首先,电脑打开,下载红楼梦精修版txt文件,写代码,运行代码,看结果!搞定!就这么简单!哈哈 其实思路是这样的,把红楼梦全文转换成拼音,统计每个字母出现的次数。上代码:
import pprint
import collections
from pypinyin import lazy_pinyin
def getpinyin(file, pyfile):
output = open(pyfile, 'w+', encoding='UTF-8')
for line in open(file, "r", encoding='UTF-8'):
rs = line.rstrip('\n')
py = ''.join([x for x in lazy_pinyin(rs) if x.isalpha()])
output.write(py)
def getcharcount(filename):
with open(filename, 'r', encoding='UTF-8') as info:
count = collections.Counter(info.read().upper()).most_common(26)
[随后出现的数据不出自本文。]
==> src/dram_cfg_pkg.sv <==
`default_nettype none
package dram_cfg_pkg;
   // ----------------------------------------------------------------
   // widths and register map
   // ----------------------------------------------------------------
   localparam int         ADDR_W         = 24;
   localparam logic [7:0] OFF_CONTROL    = 8'h00;   // burst enable, mux select
   localparam logic [7:0] OFF_TIMING     = 8'h04;   // dram_access_timing
   localparam logic [7:0] OFF_STATUS     = 8'h08;   // read-only sequencer state
   localparam logic [7:0] RST_CONTROL    = 8'h00;
   localparam logic [7:0] RST_TIMING     = 8'h00;
   localparam logic [7:0] CONTROL_MASK   = 8'h87;   // writable control bits

   // ----------------------------------------------------------------
   // field positions
   // ----------------------------------------------------------------
   localparam int         BURST_BIT      = 7;
   localparam int         MUX_LSB        = 0;
   localparam int         MUX_MSB        = 2;
   localparam int         TPC_LSB        = 4;
   localparam int         TPC_MSB        = 5;
   localparam int         RCD_LSB        = 0;
   localparam int         RCD_MSB        = 1;
   localparam int         ST_ROW_OPEN    = 0;
   localparam int         ST_BUSY        = 1;
   localparam int         ST_LAST_HIT    = 2;

   // ----------------------------------------------------------------
   // address multiplexing and bus codes
   // ----------------------------------------------------------------
   localparam logic [3:0] MUX_BASE_SHIFT = 4'h8;    // shift for code 000
   localparam logic [1:0] HTRANS_NONSEQ  = 2'h2;
   localparam logic [1:0] CNT_ZERO       = 2'h0;
   localparam logic [1:0] CNT_ONE        = 2'h1;

   typedef enum logic [2:0] {
      SQ_IDLE = 3'h0,
      SQ_ROW  = 3'h1,
      SQ_RCD  = 3'h3,
      SQ_COL  = 3'h2,
      SQ_PAGE = 3'h6,
      SQ_PRE  = 3'h4
   } seq_e;

   typedef struct packed {
      logic              valid;   // access request held until acknowledged
      logic [ADDR_W-1:0] addr;    // byte address A23..A0
      logic              wide;    // 1: 16-bit access space
   } dram_req_s;

   typedef struct packed {
      logic [ADDR_W-1:0] addr;    // multiplexed address bus
      logic              ras_n;
      logic              cas_n;
   } dram_pins_s;

   typedef struct packed {
      seq_e              fsm;
      logic [1:0]        cnt;
      logic [ADDR_W-1:0] open_addr;
      logic [7:0]        control;
      logic [7:0]        timing;
      logic              dp_wr;
      logic [7:0]        dp_addr;
      logic [31:0]       rdata;
      dram_pins_s        pins;
      logic              last_hit;
   } ctl_state_s;
endpackage : dram_cfg_pkg
`default_nettype wire

==> src/dram_addr_mux_timing_cfg.sv <==
// Local design decisions: the register offsets and the AHB-Lite interface to the registers.
`default_nettype none
module dram_addr_mux_timing_cfg #(
   parameter int ADDR_W = 24
) (
   input  wire logic                    hclk,       // system clock, 50 MHz
   input  wire logic                    hresetn,    // asynchronous reset, active low
   input  wire logic                    hsel,       // slave select
   input  wire logic [31:0]             haddr,      // byte address
   input  wire logic [1:0]              htrans,     // transfer type
   input  wire logic                    hwrite,     // write when high
   input  wire logic [2:0]              hsize,      // word transfers only
   input  wire logic [31:0]             hwdata,     // write data
   input  wire logic                    hready,     // bus ready
   output logic                         hreadyout,  // always ready
   output logic                         hresp,      // always OKAY
   output logic      [31:0]             hrdata,     // read data
   input  wire dram_cfg_pkg::dram_req_s req,        // access request
   output logic                         req_ack,    // column cycle of the request
   output dram_cfg_pkg::dram_pins_s     pins        // dram address and strobes
);
   dram_cfg_pkg::ctl_state_s s;
   dram_cfg_pkg::ctl_state_s next_s;
   logic                     ap_valid;
   logic                     burst;
   logic [2:0]               mux_sel;
   logic [1:0]               tpc;
   logic [1:0]               rcd;
   logic [ADDR_W-1:0]        row_addr;
   logic [ADDR_W-1:0]        col_addr;
   logic                     hit;

   // ----------------------------------------------------------------
   // register fields and bus outputs
   // ----------------------------------------------------------------
   assign burst     = s.control[dram_cfg_pkg::BURST_BIT];
   assign mux_sel   = s.control[dram_cfg_pkg::MUX_MSB:dram_cfg_pkg::MUX_LSB];
   assign tpc       = s.timing[dram_cfg_pkg::TPC_MSB:dram_cfg_pkg::TPC_LSB];
   assign rcd       = s.timing[dram_cfg_pkg::RCD_MSB:dram_cfg_pkg::RCD_LSB];
   assign ap_valid  = hsel && hready && (htrans == dram_cfg_pkg::HTRANS_NONSEQ);
   assign hreadyout = 1'b1;
   assign hresp     = 1'b0;
   assign hrdata    = s.rdata;
   assign pins      = s.pins;
   assign req_ack   = (s.fsm == dram_cfg_pkg::SQ_COL);

   // ----------------------------------------------------------------
   // row shift and page compare
   // ----------------------------------------------------------------
   dram_row_cmp #(
      .ADDR_W    (ADDR_W)
   ) u_row_cmp (
      .hclk      (hclk),
      .hresetn   (hresetn),
      .addr      (req.addr),
      .open_addr (s.open_addr),
      .wide      (req.wide),
      .mux_sel   (mux_sel),
      .row_addr  (row_addr),
      .col_addr  (col_addr),
      .hit       (hit)
   );

   // read value of one register, reading the state after any pending write
   function automatic logic [31:0] read_reg(input dram_cfg_pkg::ctl_state_s v,
                                            input logic [7:0] off);
      logic [31:0] r;
      r = 32'h0000_0000;
      case (off)
         dram_cfg_pkg::OFF_CONTROL: r[7:0] = v.control;
         dram_cfg_pkg::OFF_TIMING:  r[7:0] = v.timing;
         dram_cfg_pkg::OFF_STATUS: begin
            r[dram_cfg_pkg::ST_ROW_OPEN] = !v.pins.ras_n;
            r[dram_cfg_pkg::ST_BUSY]     = (v.fsm != dram_cfg_pkg::SQ_IDLE);
            r[dram_cfg_pkg::ST_LAST_HIT] = v.last_hit;
         end
         default: r = 32'h0000_0000;
      endcase
      return r;
   endfunction : read_reg

   // ----------------------------------------------------------------
   // next state: bus slave and access sequencer
   // ----------------------------------------------------------------
   always_comb begin
      next_s = s;
      // data phase of a write lands here
      if (s.dp_wr) begin
         case (s.dp_addr)
            dram_cfg_pkg::OFF_CONTROL: next_s.control = hwdata[7:0] & dram_cfg_pkg::CONTROL_MASK;
            dram_cfg_pkg::OFF_TIMING:  next_s.timing  = hwdata[7:0];
            default: ;
         endcase
      end
      next_s.dp_wr = 1'b0;
      if (ap_valid) begin
         next_s.dp_wr   = hwrite;
         next_s.dp_addr = (haddr[31:8] == 24'h00_0000) ? haddr[7:0] : 8'hFF;
         if (!hwrite) begin
            next_s.rdata = read_reg(next_s, next_s.dp_addr);
         end
      end
      // access sequencer
      case (s.fsm)
         dram_cfg_pkg::SQ_IDLE: begin
            if (req.valid) begin
               next_s.fsm        = dram_cfg_pkg::SQ_ROW;
               next_s.open_addr  = req.addr;
               next_s.last_hit   = 1'b0;
               next_s.pins.addr  = row_addr;
               next_s.pins.ras_n = 1'b0;
            end
         end
         dram_cfg_pkg::SQ_ROW: begin
            if (rcd == dram_cfg_pkg::CNT_ZERO) begin
               next_s.fsm        = dram_cfg_pkg::SQ_COL;
               next_s.pins.addr  = col_addr;
               next_s.pins.cas_n = 1'b0;
            end else begin
               next_s.fsm = dram_cfg_pkg::SQ_RCD;
               next_s.cnt = rcd - dram_cfg_pkg::CNT_ONE;
            end
         end
         dram_cfg_pkg::SQ_RCD: begin
            if (s.cnt == dram_cfg_pkg::CNT_ZERO) begin
               next_s.fsm        = dram_cfg_pkg::SQ_COL;
               next_s.pins.addr  = col_addr;
               next_s.pins.cas_n = 1'b0;
            end else begin
               next_s.cnt = s.cnt - dram_cfg_pkg::CNT_ONE;
            end
         end
         dram_cfg_pkg::SQ_COL: begin
            next_s.fsm        = dram_cfg_pkg::SQ_PAGE;
            next_s.pins.cas_n = 1'b1;
         end
         dram_cfg_pkg::SQ_PAGE: begin
            // fast page: a same-row request goes straight to its column
            if (burst && req.valid && hit) begin
               next_s.fsm        = dram_cfg_pkg::SQ_COL;
               next_s.last_hit   = 1'b1;
               next_s.pins.addr  = col_addr;
               next_s.pins.cas_n = 1'b0;
            end else begin
               next_s.fsm        = dram_cfg_pkg::SQ_PRE;
               next_s.pins.ras_n = 1'b1;
               next_s.cnt        = tpc;
            end
         end
         dram_cfg_pkg::SQ_PRE: begin
            if (s.cnt == dram_cfg_pkg::CNT_ZERO) begin
               next_s.fsm = dram_cfg_pkg::SQ_IDLE;
            end else begin
               next_s.cnt = s.cnt - dram_cfg_pkg::CNT_ONE;
            end
         end
         default: begin
            next_s.fsm        = dram_cfg_pkg::SQ_IDLE;
            next_s.pins.ras_n = 1'b1;
            next_s.pins.cas_n = 1'b1;
         end
      endcase
   end

   // ----------------------------------------------------------------
   // state register
   // ----------------------------------------------------------------
   always_ff @(posedge hclk or negedge hresetn) begin
      if (!hresetn) begin
         s            <= '0;
         s.fsm        <= dram_cfg_pkg::SQ_IDLE;
         s.control    <= dram_cfg_pkg::RST_CONTROL;
         s.timing     <= dram_cfg_pkg::RST_TIMING;
         s.pins.ras_n <= 1'b1;
         s.pins.cas_n <= 1'b1;
      end else begin
         s <= next_s;
      end
   end

   // ----------------------------------------------------------------
   // check helpers: lengths of the precharge and RAS-to-CAS spans
   // ----------------------------------------------------------------
   logic [2:0] pre_len;
   logic [2:0] rc_len;

   always_ff @(posedge hclk or negedge hresetn) begin
      if (!hresetn) begin
         pre_len <= 3'h0;
         rc_len  <= 3'h0;
      end else begin
         pre_len <= (s.fsm == dram_cfg_pkg::SQ_PRE) ? pre_len + 3'h1 : 3'h0;
         rc_len  <= (s.fsm == dram_cfg_pkg::SQ_ROW || s.fsm == dram_cfg_pkg::SQ_RCD) ?
                    rc_len + 3'h1 : 3'h0;
      end
   end
endmodule : dram_addr_mux_timing_cfg
`default_nettype wire

==> src/dram_row_cmp.sv <==
`default_nettype none
module dram_row_cmp #(
   parameter int ADDR_W = 24
) (
   input  wire logic              hclk,       // clock for checks only
   input  wire logic              hresetn,    // reset for checks only
   input  wire logic [ADDR_W-1:0] addr,       // new access address
   input  wire logic [ADDR_W-1:0] open_addr,  // address that opened the row
   input  wire logic              wide,       // 16-bit access space
   input  wire logic [2:0]        mux_sel,    // address_mux_select
   output logic      [ADDR_W-1:0] row_addr,   // address shifted for the row phase
   output logic      [ADDR_W-1:0] col_addr,   // address kept for the column phase
   output logic                   hit         // same row as the open one
);
   logic [3:0]        shift;
   logic [3:0]        cmp_low;
   logic [ADDR_W-1:0] mask;

   // ----------------------------------------------------------------
   // shift and compare window
   // ----------------------------------------------------------------
   always_comb begin
      shift    = dram_cfg_pkg::MUX_BASE_SHIFT + {2'h0, mux_sel[1:0]};
      cmp_low  = shift + {3'h0, wide};
      mask     = {ADDR_W{1'b1}} << cmp_low;
      row_addr = addr >> shift;
      col_addr = addr & ~({ADDR_W{1'b1}} << shift);
      // codes with the top bit set never report a hit
      hit      = !mux_sel[2] && (((addr ^ open_addr) & mask) == '0);
   end
endmodule : dram_row_cmp
`default_nettype wire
value = pprint.pformat(count)
print(value)
if __name__ == '__main__':
getpinyin('hlm.txt', 'data')
getcharcount('data')
看结果:
[('I', 299992),
('A', 241824),
('N', 228524),
('E', 171511),
('U', 164922),
('H', 138596),
('O', 130906),
('G', 113403),
('Y', 73109),
('Z', 68395),
('S', 62901),
('D', 59323),
('L', 58584),
('J', 48926),
('B', 41133),
('X', 35880),
('R', 31328),
('M', 28514),
('T', 28296),
('Q', 26181),
('W', 25719),
('C', 23619),
('F', 16787),
('K', 10380),
('P', 6986),
('V', 1371)]
另一个版本红楼梦得到的结果:
[('I', 291961),
('A', 238091),
('N', 222311),
('E', 170788),
('U', 159466),
('H', 135272),
('O', 128644),
('G', 110039),
('Y', 70254),
('Z', 66673),
('S', 60949),
('D', 58349),
('L', 57619),
('J', 48402),
('B', 39951),
('X', 35021),
('R', 31102),
('M', 28590),
('T', 27755),
('Q', 25357),
('W', 25016),
('C', 22680),
('F', 16099),
('K', 10159),
('P', 6811),
('V', 1333)]
结果就是这样了,这只是一个思路,抛砖引玉了,用红楼梦做统计不一定严谨,意思就是这么个意思,事情就是这么个事情,您看着办呗。